The 2004 FIA European Touring Car Championship season was the last European Touring Car Championship season. For 2005, the European Championship would become the World Touring Car Championship, and a one-off European Touring Car Cup would be held.

The season began at Monza on 28 March, and finished at Dubai after twenty races over ten meetings.

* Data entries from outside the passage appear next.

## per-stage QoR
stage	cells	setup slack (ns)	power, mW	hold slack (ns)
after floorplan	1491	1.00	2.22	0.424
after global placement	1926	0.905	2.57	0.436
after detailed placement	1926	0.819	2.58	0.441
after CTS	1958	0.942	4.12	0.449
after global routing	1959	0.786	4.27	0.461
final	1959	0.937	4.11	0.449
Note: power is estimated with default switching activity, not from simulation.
$ cat src/rtl/muladd.sv
// muladd -- sequential reconstruction of a dividend from a quotient,
// divisor and remainder: a = div*b + mod.
//
// A shift-add multiplier consumes one bit of div per cycle (LSB first),
// then one extra cycle adds the remainder and publishes the result.
// Latency: go-sampling edge, then WIDTH+1 further edges until ready.
//
// Ports:
//   clk    in   rising-edge clock
//   rst    in   asynchronous, active-high reset
//   go     in   start request, honoured only while idle
//   div    in   [WIDTH] quotient operand
//   b      in   [WIDTH] divisor operand
//   mod    in   [WIDTH] remainder operand
//   ready  out  idle; a/error hold the last result
//   error  out  result overflowed WIDTH bits (qualified by ready)
//   a      out  [WIDTH] low WIDTH bits of div*b + mod
//
// Build option: define MULADD_CHECK_EN to also flag error when mod >= b
// (a remainder that could not have come from a real division).
module muladd
    import muladd_pkg::*;
#(
    parameter int WIDTH = DEFAULT_WIDTH
) (
    input  logic             clk,
    input  logic             rst,
    input  logic             go,
    input  logic [WIDTH-1:0] div,
    input  logic [WIDTH-1:0] b,
    input  logic [WIDTH-1:0] mod,
    output logic             ready,
    output logic             error,
    output logic [WIDTH-1:0] a
);

    localparam int CW = (WIDTH > 1) ? $clog2(WIDTH) : 1;

    state_t             state, state_nxt;
    logic [WIDTH-1:0]   div_r, b_r, mod_r;
    logic [2*WIDTH-1:0] acc;
    logic [CW-1:0]      cnt;
    logic [2*WIDTH:0]   sum;
    logic               last_bit;
    logic               start;
    logic               ovf;
    logic               chk;

    assign last_bit = (cnt == CW'(WIDTH - 1));
    assign start    = (state == IDLE) && go;

    // One spare bit above the product width so the final add never wraps;
    // anything at or above bit WIDTH means the result did not fit.
    assign sum = {1'b0, acc} + {{(WIDTH + 1){1'b0}}, mod_r};
    assign ovf = |sum[2*WIDTH:WIDTH];

`ifdef MULADD_CHECK_EN
    // b=0 also trips this, since every mod is >= 0.
    assign chk = (mod_r >= b_r);
`else
    assign chk = 1'b0;
`endif

    // State register
    always_ff @(posedge clk or posedge rst) begin
        if (rst) state <= IDLE;
        else     state <= state_nxt;
    end

    // Next state and outputs
    always_comb begin
        state_nxt = state;
        ready     = 1'b0;
        case (state)
            IDLE: begin
                ready = 1'b1;
                if (go) state_nxt = MUL;
            end
            MUL:  if (last_bit) state_nxt = ADD;
            ADD:  state_nxt = IDLE;
            default: state_nxt = IDLE;
        endcase
    end

    // Datapath: operand latch, shift-add accumulator, result registers.
    // a/error are written only in ADD (and cleared error on start), so
    // they stay put across idle cycles.
    always_ff @(posedge clk or posedge rst) begin
        if (rst) begin
            div_r <= '0;
            b_r   <= '0;
            mod_r <= '0;
            acc   <= '0;
            cnt   <= '0;
            a     <= '0;
            error <= 1'b0;
        end else begin
            if (start) begin
                div_r <= div;
                b_r   <= b;
                mod_r <= mod;
                acc   <= '0;
                cnt   <= '0;
                error <= 1'b0;
            end else if (state == MUL) begin
                if (div_r[cnt])
                    acc <= acc + ({{WIDTH{1'b0}}, b_r} << cnt);
                cnt <= cnt + CW'(1);
            end else if (state == ADD) begin
                a     <= sum[WIDTH-1:0];
                error <= ovf | chk;
            end
        end
    end

endmodule

$ cat config.mk
export PLATFORM = sky130hd
export DESIGN_NAME = muladd
export DESIGN_NICKNAME = d
export VERILOG_FILES = /design/src/rtl/muladd_pkg.sv /design/src/rtl/muladd.sv
export SDC_FILE = /design/constraint.sdc
export NUM_CORES = 1
export LEC_CHECK = 0
export ABC_AREA = 0
export BUFFER_PORTS_ARGS = -buffer_cell sky130_fd_sc_hd__buf_2
export CAP_MARGIN = 20
export CORE_MARGIN = 1
export CORE_UTILIZATION = 45
export CTS_CLUSTER_DIAMETER = 120
export DETAILED_ROUTE_END_ITERATION = 8
export GPL_TIMING_DRIVEN = 0
export PLACE_DENSITY = 0.72
export SETUP_SLACK_MARGIN = 0.4
export SYNTH_ARGS = -nofsm -noshare
export SYNTH_HDL_FRONTEND = slang
export SYNTH_SLANG_ARGS = --single-unit
export TNS_END_PERCENT = 5
$ cat constraint.sdc
create_clock -name clk -period 3.5 [get_ports clk]
set_input_delay 0.875 -clock clk [delete_from_list [all_inputs] [get_ports clk]]
set_output_delay 0.875 -clock clk [all_outputs]
set_load 0.01 [all_outputs]
`src/rtl/ram_march_sequencer_pkg.sv`:
```
// Shared types, default widths and the march data pattern for the RAM test sequencer.
package ram_test_pkg;

    localparam int DEF_ADDR_WIDTH   = 10;
    localparam int DEF_DATA_WIDTH   = 8;
    localparam int DEF_READ_LATENCY = 2;
    localparam int DEF_NUM_PASSES   = 2;
    localparam int DEF_ERR_WIDTH    = 16;

    typedef enum logic [2:0] {
        ST_IDLE,
        ST_WRITE,
        ST_READ,
        ST_DRAIN,
        ST_DONE
    } state_t;

    // Checkerboard on address parity; odd passes use the inverted seed as base.
    function automatic logic [63:0] exp_pattern(input logic [63:0] seed,
                                                input logic        pass_odd,
                                                input logic        addr_odd);
        logic [63:0] base;
        base = pass_odd ? ~seed : seed;
        return addr_odd ? ~base : base;
    endfunction

endpackage

```
`src/rtl/ram_march_sequencer_if.sv`:
```
// Single-port RAM test bus: the sequencer drives address/control, the RAM returns q.
interface ram_march_sequencer_if
    import ram_test_pkg::*;
#(
    parameter int ADDR_WIDTH = DEF_ADDR_WIDTH,
    parameter int DATA_WIDTH = DEF_DATA_WIDTH
);
    logic [ADDR_WIDTH-1:0] address;
    logic                  wren;
    logic [DATA_WIDTH-1:0] data_to_write;
    logic                  clk_enable;
    logic [DATA_WIDTH-1:0] q;

    modport master (output address, wren, data_to_write, clk_enable, input q);
    modport slave  (input address, wren, data_to_write, clk_enable, output q);
endinterface

```
`src/rtl/ram_march_sequencer_read_compare_pipe.sv`:
```
// Delay line carrying {valid, addr, expected} alongside the RAM read latency, plus the q comparator.
module read_compare_pipe
    import ram_test_pkg::*;
#(
    parameter int ADDR_WIDTH   = DEF_ADDR_WIDTH,
    parameter int DATA_WIDTH   = DEF_DATA_WIDTH,
    parameter int READ_LATENCY = DEF_READ_LATENCY
) (
    input  logic                  clk,
    input  logic                  reset,
    input  logic                  push_vld,
    input  logic [ADDR_WIDTH-1:0] push_addr,
    input  logic [DATA_WIDTH-1:0] push_exp,
    input  logic [DATA_WIDTH-1:0] q,
    output logic                  mismatch,
    output logic [ADDR_WIDTH-1:0] mismatch_addr,
    output logic [DATA_WIDTH-1:0] mismatch_data
);
    logic [READ_LATENCY-1:0] vld_p;
    logic [ADDR_WIDTH-1:0]   addr_p [READ_LATENCY];
    logic [DATA_WIDTH-1:0]   exp_p  [READ_LATENCY];

    // Only the valid bits are flushed; stale addr/expected are harmless once invalid.
    always_ff @(posedge clk) begin
        if (reset) begin
            vld_p <= '0;
        end else begin
            vld_p[0] <= push_vld;
            for (int i = 1; i < READ_LATENCY; i++) vld_p[i] <= vld_p[i-1];
        end
    end

    always_ff @(posedge clk) begin
        addr_p[0] <= push_addr;
        exp_p[0]  <= push_exp;
        for (int i = 1; i < READ_LATENCY; i++) begin
            addr_p[i] <= addr_p[i-1];
            exp_p[i]  <= exp_p[i-1];
        end
    end

    assign mismatch      = vld_p[READ_LATENCY-1] && (q != exp_p[READ_LATENCY-1]);
    assign mismatch_addr = addr_p[READ_LATENCY-1];
    assign mismatch_data = q;

endmodule

```
`src/rtl/ram_march_sequencer.sv`:
```
// Write/read march over the whole RAM for NUM_PASSES passes, with saturating error count and first-fail capture.
module ram_march_sequencer
    import ram_test_pkg::*;
#(
    parameter int ADDR_WIDTH   = DEF_ADDR_WIDTH,
    parameter int DATA_WIDTH   = DEF_DATA_WIDTH,
    parameter int READ_LATENCY = DEF_READ_LATENCY,
    parameter int NUM_PASSES   = DEF_NUM_PASSES,
    parameter int ERR_WIDTH    = DEF_ERR_WIDTH
) (
    input  logic                  clk,
    input  logic                  reset,
    input  logic                  start,
    input  logic [DATA_WIDTH-1:0] seed,
    ram_march_sequencer_if.master ram,
    output logic                  busy,
    output logic                  done,
    output logic                  pass,
    output logic [ERR_WIDTH-1:0]  error_count,
    output logic [ADDR_WIDTH-1:0] first_fail_addr,
    output logic [DATA_WIDTH-1:0] first_fail_data
);
    localparam logic [2:0] DRAIN_LAST = 3'(READ_LATENCY - 1);
    localparam logic [3:0] PASS_LAST  = 4'(NUM_PASSES - 1);

    function automatic logic [ERR_WIDTH-1:0] sat_inc(input logic [ERR_WIDTH-1:0] v);
        return (&v) ? v : v + 1'b1;
    endfunction

    state_t                state, state_nxt;
    logic [ADDR_WIDTH-1:0] address_r, address_nxt;
    logic                  wren_r, wren_nxt;
    logic [DATA_WIDTH-1:0] wdata_r, wdata_nxt;
    logic [DATA_WIDTH-1:0] seed_r, seed_nxt;
    logic [3:0]            pass_idx, pass_idx_nxt;
    logic [2:0]            drain_cnt, drain_nxt;
    logic                  busy_nxt, done_nxt, pass_nxt;
    logic [ERR_WIDTH-1:0]  err_nxt;
    logic [ADDR_WIDTH-1:0] ffa_nxt;
    logic [DATA_WIDTH-1:0] ffd_nxt;

    logic                  push_vld;
    logic [DATA_WIDTH-1:0] exp_rd;
    logic                  mismatch;
    logic [ADDR_WIDTH-1:0] mismatch_addr;
    logic [DATA_WIDTH-1:0] mismatch_data;

    assign push_vld = (state == ST_READ);
    assign exp_rd   = DATA_WIDTH'(exp_pattern(64'(seed_r), pass_idx[0], address_r[0]));

    read_compare_pipe #(
        .ADDR_WIDTH  (ADDR_WIDTH),
        .DATA_WIDTH  (DATA_WIDTH),
        .READ_LATENCY(READ_LATENCY)
    ) u_pipe (
        .clk          (clk),
        .reset        (reset),
        .push_vld     (push_vld),
        .push_addr    (address_r),
        .push_exp     (exp_rd),
        .q            (ram.q),
        .mismatch     (mismatch),
        .mismatch_addr(mismatch_addr),
        .mismatch_data(mismatch_data)
    );

    always_comb begin
        state_nxt    = state;
        address_nxt  = address_r;
        wren_nxt     = 1'b0;
        seed_nxt     = seed_r;
        pass_idx_nxt = pass_idx;
        drain_nxt    = drain_cnt;
        busy_nxt     = busy;
        done_nxt     = done;
        pass_nxt     = pass;
        err_nxt      = error_count;
        ffa_nxt      = first_fail_addr;
        ffd_nxt      = first_fail_data;

        // Retiring compares are booked even on the cycle the FSM changes state.
        if (mismatch) begin
            err_nxt = sat_inc(error_count);
            if (error_count == '0) begin
                ffa_nxt = mismatch_addr;
                ffd_nxt = mismatch_data;
            end
        end

        case (state)
            ST_IDLE, ST_DONE: begin
                if (start) begin
                    state_nxt    = ST_WRITE;
                    address_nxt  = '0;
                    wren_nxt     = 1'b1;
                    seed_nxt     = seed;
                    pass_idx_nxt = '0;
                    busy_nxt     = 1'b1;
                    done_nxt     = 1'b0;
                    pass_nxt     = 1'b0;
                    err_nxt      = '0;
                    ffa_nxt      = '0;
                    ffd_nxt      = '0;
                end
            end
            ST_WRITE: begin
                if (&address_r) begin
                    state_nxt   = ST_READ;
                    address_nxt = '0;
                end else begin
                    address_nxt = address_r + 1'b1;
                    wren_nxt    = 1'b1;
                end
            end
            ST_READ: begin
                if (&address_r) begin
                    state_nxt   = ST_DRAIN;
                    address_nxt = '0;
                    drain_nxt   = '0;
                end else begin
                    address_nxt = address_r + 1'b1;
                end
            end
            ST_DRAIN: begin
                if (drain_cnt == DRAIN_LAST) begin
                    if (pass_idx == PASS_LAST) begin
                        state_nxt = ST_DONE;
                        busy_nxt  = 1'b0;
                        done_nxt  = 1'b1;
                        pass_nxt  = (err_nxt == '0);
                    end else begin
                        state_nxt    = ST_WRITE;
                        pass_idx_nxt = pass_idx + 4'd1;
                        address_nxt  = '0;
                        wren_nxt     = 1'b1;
                    end
                end else begin
                    drain_nxt = drain_cnt + 3'd1;
                end
            end
            default: state_nxt = ST_IDLE;
        endcase

        wdata_nxt = wren_nxt
                  ? DATA_WIDTH'(exp_pattern(64'(seed_nxt), pass_idx_nxt[0], address_nxt[0]))
                  : '0;
    end

    always_ff @(posedge clk) begin
        if (reset) begin
            state           <= ST_IDLE;
            address_r       <= '0;
            wren_r          <= 1'b0;
            wdata_r         <= '0;
            seed_r          <= '0;
            pass_idx        <= '0;
            drain_cnt       <= '0;
            busy            <= 1'b0;
            done            <= 1'b0;
            pass            <= 1'b0;
            error_count     <= '0;
            first_fail_addr <= '0;
            first_fail_data <= '0;
        end else begin
            state           <= state_nxt;
            address_r       <= address_nxt;
            wren_r          <= wren_nxt;
            wdata_r         <= wdata_nxt;
            seed_r          <= seed_nxt;
            pass_idx        <= pass_idx_nxt;
            drain_cnt       <= drain_nxt;
            busy            <= busy_nxt;
            done            <= done_nxt;
            pass            <= pass_nxt;
            error_count     <= err_nxt;
            first_fail_addr <= ffa_nxt;
            first_fail_data <= ffd_nxt;
        end
    end

    assign ram.address       = address_r;
    assign ram.wren          = wren_r;
    assign ram.data_to_write = wdata_r;
    assign ram.clk_enable    = busy;

endmodule

```
`src/flat_wrapper.sv`:
```
// flat-port wrapper written by rule: the top's interface ports become plain ports
module ram_march_sequencer_flat import ram_test_pkg::*;
#(
    parameter int ADDR_WIDTH   = DEF_ADDR_WIDTH,
    parameter int DATA_WIDTH   = DEF_DATA_WIDTH,
    parameter int READ_LATENCY = DEF_READ_LATENCY,
    parameter int NUM_PASSES   = DEF_NUM_PASSES,
    parameter int ERR_WIDTH    = DEF_ERR_WIDTH
)
  (clk, reset, start, seed, busy, done, pass, error_count, first_fail_addr, first_fail_data, ram_address, ram_wren, ram_data_to_write, ram_clk_enable, ram_q);
  ram_march_sequencer_if #(.ADDR_WIDTH(ADDR_WIDTH), .DATA_WIDTH(DATA_WIDTH)) ram_i ();
  input  logic clk;
  input  logic reset;
  input  logic start;
  input  logic [DATA_WIDTH-1:0] seed;
  output logic busy;
  output logic done;
  output logic pass;
  output logic [ERR_WIDTH-1:0] error_count;
  output logic [ADDR_WIDTH-1:0] first_fail_addr;
  output logic [DATA_WIDTH-1:0] first_fail_data;
  output wire logic [$bits(ram_i.address)-1:0] ram_address;
  output wire logic [$bits(ram_i.wren)-1:0] ram_wren;
  output wire logic [$bits(ram_i.data_to_write)-1:0] ram_data_to_write;
  output wire logic [$bits(ram_i.clk_enable)-1:0] ram_clk_enable;
  input wire logic [$bits(ram_i.q)-1:0] ram_q;
  assign ram_address = ram_i.address;
  assign ram_wren = ram_i.wren;
  assign ram_data_to_write = ram_i.data_to_write;
  assign ram_clk_enable = ram_i.clk_enable;
  assign ram_i.q = ram_q;
  ram_march_sequencer #(.ADDR_WIDTH(ADDR_WIDTH), .DATA_WIDTH(DATA_WIDTH), .READ_LATENCY(READ_LATENCY), .NUM_PASSES(NUM_PASSES), .ERR_WIDTH(ERR_WIDTH)) u_core (.clk(clk), .reset(reset), .start(start), .seed(seed), .ram(ram_i), .busy(busy), .done(done), .pass(pass), .error_count(error_count), .first_fail_addr(first_fail_addr), .first_fail_data(first_fail_data));
endmodule
```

The Drivers' Championship title was won by Andy Priaulx for BMW Team Great Britain, who tied on points with BMW Team Deutschland's Dirk Müller, although Priaulx earned the title due to his greater number of victories during the season. AutoDelta's Gabriele Tarquini was third.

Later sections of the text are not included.